2. In a shallow dish, whisk together the olive oil, balsamic vinegar, minced garlic, dried oregano, kosher salt, and black pepper. Place the mushrooms gill-side up, spoon some marinade into each cap, then turn to coat. Marinate 15–30 minutes, turning once.
3. Stir together the mayonnaise, Dijon mustard, and lemon juice until smooth; set aside.
4. Preheat a grill to medium-high heat (about 400–450°F). Clean and oil the grates.
5. Grill the mushrooms gill-side down until well marked, 4–5 minutes. Flip and grill 3–5 minutes more, until tender and juicy when pierced. During the last minute, top each cap with a slice of provolone and close the lid to melt.
6. Toast the split ciabatta rolls cut-side down on the grill until lightly crisp, 1–2 minutes.
7. Spread the lemon-Dijon mayo on the cut sides of the toasted rolls. Layer arugula on the bottoms, add the cheesy mushroom caps, then top with tomato slices and red onion. Close the sandwiches and serve warm.
A grilled portobello sandwich showcases meaty mushroom caps marinated for depth, then charred until tender and juicy. The mushrooms’ savory, slightly sweet balsamic notes pair with creamy, tangy mayo and the mellow melt of provolone. Fresh arugula, tomato, and a touch of red onion add crunch, peppery bite, and brightness, all tucked into a toasted roll for contrast in texture.
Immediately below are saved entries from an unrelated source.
What follows belongs to an exercise in optimizing a design on an open flow for small area; a production flow would make more cautious choices.
In this exercise RTL edits were held to simulation tests only and were not proved equivalent to the original.
Power is estimated from default activity; no workload was simulated.

==> job 724: inputs <==
==> flow/design.v <==
module rerok_rx (
    input  wire        clk,
    input  wire        rst,           
    input  wire        from_board,    
    input  wire        sym_valid,
    input  wire [9:0]  sym,
    output wire        word_valid,
    output wire [5:0]  word_index,
    output wire [31:0] word_data,
    output wire        frame_done,
    output reg  [2:0]  frame_reason,
    output wire [7:0]  frame_type,
    output wire [15:0] frame_seq,
    output wire [7:0]  frame_len
);
    localparam [2:0] R_OK    = 3'd0;
    localparam [2:0] R_CODE  = 3'd1;
    localparam [2:0] R_TYPE  = 3'd2;
    localparam [2:0] R_LEN   = 3'd3;
    localparam [2:0] R_CRC   = 3'd4;
    localparam [2:0] R_FIELD = 3'd5;
    localparam [1:0] S_HUNT  = 2'd0;    
    localparam [1:0] S_COMMA = 2'd1;    
    localparam [1:0] S_BODY  = 2'd2;    
    localparam [1:0] S_CRC   = 2'd3;    
    localparam [31:0] CRC_RESIDUE = 32'hDEBB20E3;
    function [31:0] crc_byte;
        input [31:0] crc;
        input [7:0]  d;
        integer      k;
        reg   [31:0] c;
        begin
            c = crc;
            for (k = 0; k < 8; k = k + 1) begin
                if (c[0] ^ d[k])
                    c = (c >> 1) ^ 32'hEDB88320;
                else
                    c = c >> 1;
            end
            crc_byte = c;
        end
    endfunction
    reg         rd;          
    reg  [1:0]  state;
    reg  [7:0]  pos;         
    reg  [7:0]  f_type;
    reg  [15:0] f_seq;
    reg  [5:0]  f_len;       
    reg  [31:0] crc;
    reg  [23:0] word_sr;     
    reg         field_ok;
    wire take = sym_valid & ~rst;
    wire [5:0] c6 = sym[9:4];
    wire [3:0] c4 = sym[3:0];
    wire [5:0] u;
    reg p6, m6, p4, m4;
    always @(*) begin
        case (c6)
            6'b000000: {p6, m6} = 2'b01;
            6'b000001: {p6, m6} = 2'b01;
            6'b000010: {p6, m6} = 2'b01;
            6'b000011: {p6, m6} = 2'b01;
            6'b000100: {p6, m6} = 2'b01;
            6'b000101: {p6, m6} = 2'b01;
            6'b000110: {p6, m6} = 2'b01;
            6'b000111: {p6, m6} = 2'b10;
            6'b001000: {p6, m6} = 2'b01;
            6'b001001: {p6, m6} = 2'b01;
            6'b001010: {p6, m6} = 2'b01;
            6'b001100: {p6, m6} = 2'b01;
            6'b001111: {p6, m6} = 2'b10;
            6'b010000: {p6, m6} = 2'b01;
            6'b010001: {p6, m6} = 2'b01;
            6'b010010: {p6, m6} = 2'b01;
            6'b010100: {p6, m6} = 2'b01;
            6'b010111: {p6, m6} = 2'b10;
            6'b011000: {p6, m6} = 2'b01;
            6'b011011: {p6, m6} = 2'b10;
            6'b011101: {p6, m6} = 2'b10;
            6'b011110: {p6, m6} = 2'b10;
            6'b011111: {p6, m6} = 2'b10;
            6'b100000: {p6, m6} = 2'b01;
            6'b100001: {p6, m6} = 2'b01;
            6'b100010: {p6, m6} = 2'b01;
            6'b100100: {p6, m6} = 2'b01;
            6'b100111: {p6, m6} = 2'b10;
            6'b101000: {p6, m6} = 2'b01;
            6'b101011: {p6, m6} = 2'b10;
            6'b101101: {p6, m6} = 2'b10;
            6'b101110: {p6, m6} = 2'b10;
            6'b101111: {p6, m6} = 2'b10;
            6'b110000: {p6, m6} = 2'b01;
            6'b110011: {p6, m6} = 2'b10;
            6'b110101: {p6, m6} = 2'b10;
            6'b110110: {p6, m6} = 2'b10;
            6'b110111: {p6, m6} = 2'b10;
            6'b111000: {p6, m6} = 2'b01;
            6'b111001: {p6, m6} = 2'b10;
            6'b111010: {p6, m6} = 2'b10;
            6'b111011: {p6, m6} = 2'b10;
            6'b111100: {p6, m6} = 2'b10;
            6'b111101: {p6, m6} = 2'b10;
            6'b111110: {p6, m6} = 2'b10;
            6'b111111: {p6, m6} = 2'b10;
            default: {p6, m6} = 2'b00;
        endcase
        case (c4)
            4'b0000: {p4, m4} = 2'b01;
            4'b0001: {p4, m4} = 2'b01;
            4'b0010: {p4, m4} = 2'b01;
            4'b0011: {p4, m4} = 2'b10;
            4'b0100: {p4, m4} = 2'b01;
            4'b0111: {p4, m4} = 2'b10;
            4'b1000: {p4, m4} = 2'b01;
            4'b1011: {p4, m4} = 2'b10;
            4'b1100: {p4, m4} = 2'b01;
            4'b1101: {p4, m4} = 2'b10;
            4'b1110: {p4, m4} = 2'b10;
            4'b1111: {p4, m4} = 2'b10;
            default: {p4, m4} = 2'b00;
        endcase
    end
    reg ok6;
    always @(*) begin
        case (u)
            6'b001011: ok6 = 1'b1;
            6'b001101: ok6 = 1'b1;
            6'b001110: ok6 = 1'b1;
            6'b010011: ok6 = 1'b1;
            6'b010101: ok6 = 1'b1;
            6'b010110: ok6 = 1'b1;
            6'b010111: ok6 = 1'b1;
            6'b011001: ok6 = 1'b1;
            6'b011010: ok6 = 1'b1;
            6'b011011: ok6 = 1'b1;
            6'b011100: ok6 = 1'b1;
            6'b011101: ok6 = 1'b1;
            6'b011110: ok6 = 1'b1;
            6'b100011: ok6 = 1'b1;
            6'b100101: ok6 = 1'b1;
            6'b100110: ok6 = 1'b1;
            6'b100111: ok6 = 1'b1;
            6'b101001: ok6 = 1'b1;
            6'b101010: ok6 = 1'b1;
            6'b101011: ok6 = 1'b1;
            6'b101100: ok6 = 1'b1;
            6'b101101: ok6 = 1'b1;
            6'b101110: ok6 = 1'b1;
            6'b110001: ok6 = 1'b1;
            6'b110010: ok6 = 1'b1;
            6'b110011: ok6 = 1'b1;
            6'b110100: ok6 = 1'b1;
            6'b110101: ok6 = 1'b1;
            6'b110110: ok6 = 1'b1;
            6'b111000: ok6 = 1'b1;
            6'b111001: ok6 = 1'b1;
            6'b111010: ok6 = 1'b1;
            default: ok6 = 1'b0;
        endcase
    end
    wire [4:0] dx;
    wire [2:0] dy;
    assign dx[0] = (c6[5] & c6[1] & ~c6[0]) | (c6[5] & c6[3] & ~c6[0]) | (c6[4] & ~c6[3] & ~c6[2] & ~c6[1]) | (~c6[5] & c6[2] & c6[1] & c6[0]) | (c6[4] & ~c6[3] & ~c6[1] & ~c6[0]) | (c6[5] & ~c6[4] & ~c6[2] & c6[1]) | (~c6[4] & c6[3] & ~c6[2] & ~c6[1]) | (~c6[4] & ~c6[3] & c6[2] & ~c6[1] & c6[0]) | (c6[4] & c6[3] & c6[2] & c6[0]);
    assign dx[1] = (c6[4] & c6[1] & ~c6[0]) | (~c6[5] & ~c6[3] & c6[2] & c6[0]) | (c6[4] & c6[2] & ~c6[0]) | (c6[5] & ~c6[3] & ~c6[2] & ~c6[1]) | (c6[5] & ~c6[2] & ~c6[1] & ~c6[0]) | (~c6[5] & c6[3] & ~c6[2] & ~c6[1] & c6[0]) | (c6[5] & c6[3] & c6[1] & c6[0]) | (~c6[5] & ~c6[3] & c6[1] & c6[0]) | (c6[5] & c6[3] & c6[2] & c6[0]);
    assign dx[2] = (c6[3] & c6[1] & ~c6[0]) | (c6[5] & c6[3] & ~c6[0]) | (~c6[5] & ~c6[4] & c6[2] & c6[0]) | (~c6[4] & c6[3] & c6[1]) | (c6[5] & ~c6[4] & ~c6[2] & ~c6[1]) | (~c6[5] & c6[4] & ~c6[2] & ~c6[1] & c6[0]) | (~c6[5] & c6[4] & c6[2] & ~c6[1] & ~c6[0]) | (c6[4] & c6[2] & c6[1] & c6[0]) | (c6[5] & c6[4] & c6[2] & c6[0]);
    assign dx[3] = (~c6[5] & c6[2] & ~c6[0]) | (c6[2] & c6[1] & ~c6[0]) | (~c6[5] & c6[4] & ~c6[3] & ~c6[1]) | (~c6[4] & c6[3] & ~c6[1] & ~c6[0]) | (~c6[5] & ~c6[4] & c6[3] & ~c6[1]) | (c6[5] & ~c6[4] & ~c6[3] & ~c6[1] & c6[0]) | (c6[4] & c6[2] & ~c6[0]) | (c6[4] & c6[2] & c6[1]) | (c6[5] & c6[3] & c6[1] & c6[0]) | (c6[5] & c6[4] & c6[1] & c6[0]) | (c6[5] & c6[4] & c6[3] & c6[0]);
    assign dx[4] = (~c6[2] & c6[1] & c6[0]) | (c6[4] & c6[3] & c6[1]) | (c6[5] & c6[2] & c6[1] & ~c6[0]) | (~c6[5] & c6[4] & ~c6[3] & c6[2] & ~c6[0]) | (~c6[5] & ~c6[4] & c6[3] & c6[2] & ~c6[0]) | (c6[5] & c6[3] & c6[1]) | (c6[5] & c6[4] & c6[1]) | (~c6[4] & ~c6[3] & ~c6[2] & c6[0]) | (~c6[5] & ~c6[3] & ~c6[2] & ~c6[1]) | (~c6[5] & ~c6[4] & ~c6[2] & ~c6[1]) | (~c6[4] & ~c6[3] & ~c6[1] & ~c6[0]) | (~c6[5] & ~c6[4] & ~c6[3] & ~c6[1]);
    assign dy[0] = (c4[3] & ~c4[0]) | (~c4[2] & ~c4[1]) | (~c4[3] & c4[1] & c4[0]);
    assign dy[1] = (~c4[3] & c4[0]) | (c4[2] & c4[1]) | (c4[3] & ~c4[1] & ~c4[0]);
    assign dy[2] = (c4[1] & ~c4[0]) | (~c4[2] & ~c4[0]) | (c4[2] & c4[1]) | (~c4[3] & ~c4[2] & ~c4[1]) | (c4[3] & c4[2] & c4[0]);
    wire rd6 = p6 | (~m6 & rd);
    wire rd4 = p4 | (~m4 & rd6);
    assign u = c6 ^ {6{rd}};
    wire [3:0] v = c4 ^ {4{rd6}};
    wire alt7 = (u == 6'b100011) || (u == 6'b010011) || (u == 6'b001011);
    wire ok4  = (v == 4'b1011) || (v == 4'b1001) || (v == 4'b0101) || (v == 4'b1100) ||
                (v == 4'b1101) || (v == 4'b1010) || (v == 4'b0110) ||
                (v == 4'b1110 && !alt7) || (v == 4'b0111 && alt7);
    wire is_data  = ok6 & ok4;
    wire is_comma = ((sym ^ {10{rd}}) == 10'b0011111010);
    wire [7:0] db = {dy, dx};
    wire in_frame = state[1];
    wire hdr      = (state == S_BODY) & pos[7] & pos[6];
    wire pay      = (state == S_BODY) & ~(pos[7] & pos[6]);
    wire last_b   = (pos[1:0] == 2'd3);        
    wire [7:0] pos_inc = pos + 8'd1;
    wire t_beam = (f_type == 8'h01);
    wire t_evt  = (f_type == 8'h02);
    wire t_ack  = (f_type == 8'h03);
    wire t_crd  = (f_type == 8'h04);
    wire t_sts  = (f_type == 8'h05);
    wire t_hb   = (f_type == 8'h06);
    wire t_chg  = (f_type == 8'h07);
    wire t_aud  = (f_type == 8'h08);
    wire t_mgt  = (f_type == 8'h09);
    wire type_ok = from_board ? (t_ack | t_crd | t_sts | t_hb | t_mgt) :
                                (t_beam | t_evt | t_ack | t_hb | t_chg | t_aud | t_mgt);
    reg len_ok;
    always @(*) begin
        case (f_type)
            8'h01:   len_ok = (db == 8'd7);
            8'h02:   len_ok = (db >= 8'd3) && (db <= 8'd33) && db[0];
            8'h03:   len_ok = (db == 8'd2);
            8'h04:   len_ok = (db == 8'd2);
            8'h05:   len_ok = (db >= 8'd3) && (db <= 8'd35);
            8'h06:   len_ok = (db == 8'd3) || (db == 8'd4);
            8'h07:   len_ok = (db == 8'd3);
            8'h08:   len_ok = (db == 8'd4);
            8'h09:   len_ok = (db >= 8'd3) && (db <= 8'd19);
            default: len_ok = 1'b0;
        endcase
    end
    wire [1:0] mgt_op   = word_sr[17:16];
    wire [3:0] mgt_cnt  = word_sr[23:20];
    wire [7:0] mgt_stat = db;
    wire [5:0] nrep     = db[5:0];
    reg fld_now;
    always @(*) begin
        fld_now = 1'b1;
        if (from_board) begin
            if (t_sts)
                fld_now = ({1'b0, f_len} == {1'b0, nrep} + 7'd3);
            else if (t_hb)
                fld_now = (f_len == 6'd4);
            else if (t_mgt) begin
                if (mgt_stat != 8'd0 || mgt_op == 2'd1)
                    fld_now = (f_len == 6'd3);
                else if (mgt_op == 2'd0)
                    fld_now = (f_len == {2'd0, mgt_cnt} + 6'd4);
            end
        end else begin
            if (t_hb)
                fld_now = (f_len == 6'd3);
            else if (t_mgt) begin
                if (mgt_op == 2'd1)
                    fld_now = (f_len == {2'd0, mgt_cnt} + 6'd4);
                else if (mgt_op == 2'd0)
                    fld_now = (f_len == 6'd3);
            end
        end
    end
    wire crc_good = (crc_byte(crc, db) == CRC_RESIDUE);
    wire start    = take & (state == S_COMMA) & is_data & (db != 8'hC5) & (db != 8'h50);
    wire code_end = take & in_frame & ~is_data;
    wire len_end  = take & hdr & last_b & is_data & ~(type_ok & len_ok);
    wire crc_end  = take & (state == S_CRC) & last_b & is_data;
    assign word_valid = take & pay & last_b & is_data;
    assign word_index = pos[7:2];
    assign word_data  = {db, word_sr};
    assign frame_done = code_end | len_end | crc_end;
    always @(*) begin
        if (!is_data)       frame_reason = R_CODE;
        else if (hdr)       frame_reason = type_ok ? R_LEN : R_TYPE;
        else if (!crc_good) frame_reason = R_CRC;
        else if (!field_ok) frame_reason = R_FIELD;
        else                frame_reason = R_OK;
    end
    assign frame_type = f_type;
    assign frame_seq  = f_seq;
    assign frame_len  = hdr ? db : {2'b00, f_len};
    always @(posedge clk) begin
        if (rst) begin
            rd    <= 1'b0;
            state <= S_HUNT;
        end else if (sym_valid) begin
            rd <= rd4;
            if (in_frame && !is_data)
                state <= is_comma ? S_COMMA : S_HUNT;
            else begin
                case (state)
                    S_HUNT:  if (is_comma) state <= S_COMMA;
                    S_COMMA: if (is_comma) state <= S_COMMA;
                             else if (start) state <= S_BODY;
                             else state <= S_HUNT;
                    S_BODY:  if (hdr && last_b && !(type_ok && len_ok)) state <= S_HUNT;
                             else if (pay && last_b && pos_inc[7:2] == f_len) state <= S_CRC;
                    default: if (last_b) state <= S_HUNT;
                endcase
            end
        end
    end
    always @(posedge clk) begin
        if (take) begin
            pos     <= start ? 8'hFD : pos_inc;
            word_sr <= {db, word_sr[23:8]};
            if (start)
                f_type <= db;
            if (hdr && !last_b)
                f_seq <= {db, f_seq[15:8]};
            if (hdr)
                f_len <= db[5:0];
            if (pay && pos == 8'd6)
                field_ok <= fld_now;
        end
    end
    always @(posedge clk) begin
        if (take)
            crc <= crc_byte(crc | {32{~in_frame}}, db);
    end
endmodule
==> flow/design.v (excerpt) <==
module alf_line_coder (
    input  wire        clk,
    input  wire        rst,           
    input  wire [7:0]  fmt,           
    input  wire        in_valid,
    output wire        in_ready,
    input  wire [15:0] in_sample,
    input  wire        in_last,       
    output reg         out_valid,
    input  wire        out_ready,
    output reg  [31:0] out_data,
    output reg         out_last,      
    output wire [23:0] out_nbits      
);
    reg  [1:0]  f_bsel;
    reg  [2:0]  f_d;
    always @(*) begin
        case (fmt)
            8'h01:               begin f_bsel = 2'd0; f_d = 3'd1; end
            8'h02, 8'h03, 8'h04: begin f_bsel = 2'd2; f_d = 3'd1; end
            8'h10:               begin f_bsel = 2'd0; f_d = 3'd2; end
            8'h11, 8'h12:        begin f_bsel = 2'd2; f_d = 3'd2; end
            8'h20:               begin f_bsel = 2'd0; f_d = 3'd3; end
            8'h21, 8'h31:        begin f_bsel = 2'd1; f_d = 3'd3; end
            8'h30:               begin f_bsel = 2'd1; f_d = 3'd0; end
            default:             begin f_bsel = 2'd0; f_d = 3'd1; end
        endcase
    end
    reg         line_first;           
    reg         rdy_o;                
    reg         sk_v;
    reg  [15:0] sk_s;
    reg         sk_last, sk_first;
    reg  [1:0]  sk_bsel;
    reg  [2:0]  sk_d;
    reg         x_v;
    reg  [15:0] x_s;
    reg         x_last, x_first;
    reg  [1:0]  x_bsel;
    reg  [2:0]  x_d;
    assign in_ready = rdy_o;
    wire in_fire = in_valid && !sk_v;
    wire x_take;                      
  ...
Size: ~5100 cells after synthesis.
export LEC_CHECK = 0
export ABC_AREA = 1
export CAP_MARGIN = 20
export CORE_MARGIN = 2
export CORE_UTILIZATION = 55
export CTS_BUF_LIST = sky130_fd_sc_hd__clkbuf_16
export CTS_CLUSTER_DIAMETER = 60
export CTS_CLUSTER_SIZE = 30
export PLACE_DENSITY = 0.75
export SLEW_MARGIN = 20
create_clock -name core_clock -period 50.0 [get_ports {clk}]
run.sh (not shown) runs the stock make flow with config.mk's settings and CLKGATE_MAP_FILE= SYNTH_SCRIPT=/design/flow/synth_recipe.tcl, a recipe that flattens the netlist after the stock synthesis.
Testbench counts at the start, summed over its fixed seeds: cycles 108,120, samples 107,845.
This is an optimization exercise on Yosys and OpenROAD, whose aim is small area, a short achievable clock period and few clock cycles per item, not a production implementation. In this exercise RTL edits were held to simulation tests only and were not proved equivalent to the original. No activity file was given, so power comes from the tool's default toggle rates.

== v3 ==
// kf_tss_check
module kf_tss_check (
    input  wire         clk,
    input  wire         rst,
    input  wire         in_valid,
    output wire         in_ready,
    input  wire         in_seq_stopped,
    input  wire         in_pin_owned,
    input  wire [31:0]  in_period,
    input  wire [319:0] in_entry,
    output wire         out_valid,
    output wire [15:0]  out_status,
    output wire [3:0]   out_field
);
clock: 7.0 ns
lec_check: 0
cap_margin: 20
core_margin: 2
core_utilization: 60
place_density: 0.7
setup_slack_margin: 4.8
slew_margin: 20
synth_hierarchical: 1
synth_minimum_keep_size: 0
tns_end_percent: 5
standard.sh (not shown) runs the stock make flow with config.mk's settings and CLKGATE_MAP_FILE= SYNTH_SCRIPT=/design/flow/synth_recipe.tcl, a recipe that flattens the netlist after the stock synthesis.
==> flow/flow/run.sh <==
#!/bin/bash
# The standard layout (standard.sh), with the ports buffered by the smallest buffer
# (sky130_fd_sc_hd__buf_1) instead of the one buffer_ports picks by default.
set -euo pipefail
export BUFFER_PORTS_ARGS="-buffer_cell sky130_fd_sc_hd__buf_1"
bash standard.sh > standard.log 2>&1
Testbench counts of v3, summed over its fixed seeds: cycles 24,016, items 24,000.
Relative to v3, the following input files were edited for v24:
- SETUP_SLACK_MARGIN changed from 4.8 to 4.5
Taking v3 as the reference point, the first-pass GRT wire length of v24 falls by 2.4%. v24 has hold slack above what v3 had. Of v24 and v3, the higher core utilization belongs to v3. v24 has power share of the combinational group below what v3 had. Re maximum vdd ir drop: v3 was lower than v24.

== job 1484 ==
Another version of the RTL of kf_tss_check (not shown whole).
For scale: about 2,100 cells after synthesis, ~83 flip-flops, roughly 380 I/O pins.
Settings: LEC_CHECK=0, CAP_MARGIN=20, CORE_MARGIN=2, CORE_UTILIZATION=60, CTS_BUF_LIST=sky130_fd_sc_hd__clkbuf_8, PLACE_DENSITY=0.55, SETUP_SLACK_MARGIN=4.6, SLEW_MARGIN=20, SYNTH_HIERARCHICAL=1, SYNTH_MINIMUM_KEEP_SIZE=0, TNS_END_PERCENT=5; clock period 7.0 ns.
Scripts as last shown in full above: flow/flow/run.sh
Job 1484 completed; timing, DRC and antenna clean
Testbench counts of job 1484, summed over its fixed seeds: cycles 24,016, items 24,000.
Relative to job 1484, the following input files were edited for job 2000:
# job 1484
export LEC_CHECK = 0
export CAP_MARGIN = 20
export CORE_MARGIN = 2
export CORE_UTILIZATION = 60
export CTS_BUF_LIST = sky130_fd_sc_hd__clkbuf_8
export PLACE_DENSITY = 0.55
export SETUP_SLACK_MARGIN = 4.6
export SLEW_MARGIN = 20
export SYNTH_HIERARCHICAL = 1
export SYNTH_MINIMUM_KEEP_SIZE = 0
export TNS_END_PERCENT = 5
create_clock -name core_clock -period 7.0 [get_ports {clk}]
# job 2000
export LEC_CHECK = 0
export CAP_MARGIN = 20
export CORE_MARGIN = 2
export CORE_UTILIZATION = 55
export CTS_BUF_LIST = sky130_fd_sc_hd__clkbuf_8
export PLACE_DENSITY = 0.62
export SETUP_SLACK_MARGIN = 4.6
export SLEW_MARGIN = 20
export SYNTH_HIERARCHICAL = 1
export SYNTH_MINIMUM_KEEP_SIZE = 0
export TNS_END_PERCENT = 5
create_clock -name core_clock -period 7.0 [get_ports {clk}]
==> comparison <==
- Job 2000 ends up with a total vias in the final route that is 76 higher than in job 1484.
- When job 2000 is set beside job 1484, its minimum setup slack among reg-to-reg paths turns out to be 90 ps smaller.
- Measured against each other, job 1484 and job 2000 differ in die area, the higher figure coming from job 2000.
- Taking job 1484 as the reference, in job 2000 share of the core filled with cells saw a decrease; violation count after the first detailed-route iteration saw an increase.
[inputs] job 5708 vs job 2000
# job 2000
export LEC_CHECK = 0
export CAP_MARGIN = 20
export CORE_MARGIN = 2
export CORE_UTILIZATION = 55
export CTS_BUF_LIST = sky130_fd_sc_hd__clkbuf_8
export PLACE_DENSITY = 0.62
export SETUP_SLACK_MARGIN = 4.6
export SLEW_MARGIN = 20
export SYNTH_HIERARCHICAL = 1
export SYNTH_MINIMUM_KEEP_SIZE = 0
export TNS_END_PERCENT = 5
create_clock -name core_clock -period 7.0 [get_ports {clk}]
# job 5708
export LEC_CHECK = 0
export CAP_MARGIN = 20
export CORE_MARGIN = 2
export CORE_UTILIZATION = 60
export CTS_BUF_LIST = sky130_fd_sc_hd__clkbuf_8
export PLACE_DENSITY = 0.7
export SETUP_SLACK_MARGIN = 4.6
export SLEW_MARGIN = 20
export SYNTH_HIERARCHICAL = 1
export SYNTH_MINIMUM_KEEP_SIZE = 0
export TNS_END_PERCENT = 5
create_clock -name core_clock -period 7.0 [get_ports {clk}]
Notes after the runs:
- Job 5708 vs. job 2000: iteration-0 DRC count of the detailed router picked up an extra 116, total design power neither gained nor lost much.
- Number of global-route vias before repair was lower in the run labelled job 5708.
- Job 2000 -> job 5708: post-route setup TNS delta 0, exact match
- Job 5708 was carried through to the last stage, and its layout satisfied the timing, DRC and antenna checks.
- Across both runs, global-route wire length before repair was lower for job 5708 than for job 2000.
- Job 5708 ends up with a worst hold slack that is 11 ps higher than in job 2000.
### job 5708 -> job 1812
# job 5708
export LEC_CHECK = 0
export CAP_MARGIN = 20
export CORE_MARGIN = 2
export CORE_UTILIZATION = 60
export CTS_BUF_LIST = sky130_fd_sc_hd__clkbuf_8
export PLACE_DENSITY = 0.7
export SETUP_SLACK_MARGIN = 4.6
export SLEW_MARGIN = 20
export SYNTH_HIERARCHICAL = 1
export SYNTH_MINIMUM_KEEP_SIZE = 0
export TNS_END_PERCENT = 5
create_clock -name core_clock -period 7.0 [get_ports {clk}]
# job 1812
export LEC_CHECK = 0
export CAP_MARGIN = 20
export CORE_MARGIN = 2
export CORE_UTILIZATION = 60
export PLACE_DENSITY = 0.7
export SETUP_SLACK_MARGIN = 4.8
export SLEW_MARGIN = 20
export SYNTH_HIERARCHICAL = 1
export SYNTH_MINIMUM_KEEP_SIZE = 0
export TNS_END_PERCENT = 5
create_clock -name core_clock -period 7.0 [get_ports {clk}]
Job 1812 closes out successfully: all stages finished, all timing, DRC and antenna checks passed.
Compared to job 5708, job 1812 has share of the final layout cell area in multi-input gates 1.0 points lower.
Internal power grows by more than 10% when moving from job 5708 to job 1812.
Relative to job 5708, layout overhead on the synthesized area has increased by 3.5 points in job 1812.
What job 3398 does differently from job 1812 at the input level:
# job 1812
export LEC_CHECK = 0
export CAP_MARGIN = 20
export CORE_MARGIN = 2
export CORE_UTILIZATION = 60
export PLACE_DENSITY = 0.7
export SETUP_SLACK_MARGIN = 4.8
export SLEW_MARGIN = 20
export SYNTH_HIERARCHICAL = 1
export SYNTH_MINIMUM_KEEP_SIZE = 0
export TNS_END_PERCENT = 5
create_clock -name core_clock -period 7.0 [get_ports {clk}]
# job 3398
export LEC_CHECK = 0
export CAP_MARGIN = 20
export CORE_MARGIN = 2
export CORE_UTILIZATION = 60
export CTS_BUF_LIST = sky130_fd_sc_hd__clkbuf_8
export PLACE_DENSITY = 0.7
export SETUP_SLACK_MARGIN = 4.4
export SLEW_MARGIN = 20
export SYNTH_HIERARCHICAL = 1
export SYNTH_MINIMUM_KEEP_SIZE = 0
export TNS_END_PERCENT = 5
create_clock -name core_clock -period 7.0 [get_ports {clk}]
Findings:
Job 3398 reached the end of the flow, and the finished layout is clean on the timing, DRC and antenna checks.
Between job 3398 and job 1812, the difference in placed instance area is negligible.
Per the comparison of job 3398 with job 1812, met3 wire length up about 1%; post-route antenna net violation count flat.
Job 1812 has a lower sequential share of layout area than job 3398.
Job 3398 reports a lower combinational power than job 1812 does.
Job 3398 and job 1812 ended up with nearly the same HPWL after detailed placement.
Job 3398 ends up with a total routing resource utilization after global routing that is 1.1 points lower than in job 1812.
Compared job 3398 against job 1812; clock skew within noise.

-- afterwards: timing with drivers on the ports --
How much do the figures lean on ideal ports? The routed layouts below were timed once more, with nothing changed but the port constraints. Step 1 assumes that a clkbuf_16 drives the clock port and a buf_2 every other input. Step 2, shift: input delay + t, output delay - t, t = (earliest + latest rising clock arrival at the registers) / 2. This alone moves slack from input paths to output paths. a / b / c = ideal ports / drivers / drivers and shift; a / b = the first two.
run | t, ns | setup slack, ns | worst setup path after step 2
v3 | 0.397 | 4.491 / 4.450 / 4.054 | input to register
v24 | 0.399 | 4.411 / 4.418 / 4.019 | input to register
job 1484 | 0.429 | 4.559 / 4.573 / 4.144 | input to register
job 2000 | 0.419 | 4.497 / 4.519 / 4.100 | input to register
job 5708 | 0.418 | 4.483 / 4.493 / 4.075 | input to register
job 1812 | 0.397 | 4.456 / 4.467 / 4.070 | input to register
job 3398 | 0.414 | 4.329 / 4.351 / 3.937 | input to register
After both steps every run listed still meets setup and hold. For v3, which loses most, drivers alone change the setup slack by -0.041 ns; drivers and shift together by -0.437 ns.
Emerging from late 20th-century American café culture, this sandwich became a hallmark of vegetarian menus as an alternative to beef burgers. Portobello mushrooms—mature cremini—won favor for their size and umami richness, standing up well to grilling. Over time, the dish settled into a pattern: a simple olive oil–balsamic marinade, quick grill, and classic sandwich garnishes that let the mushroom remain the star.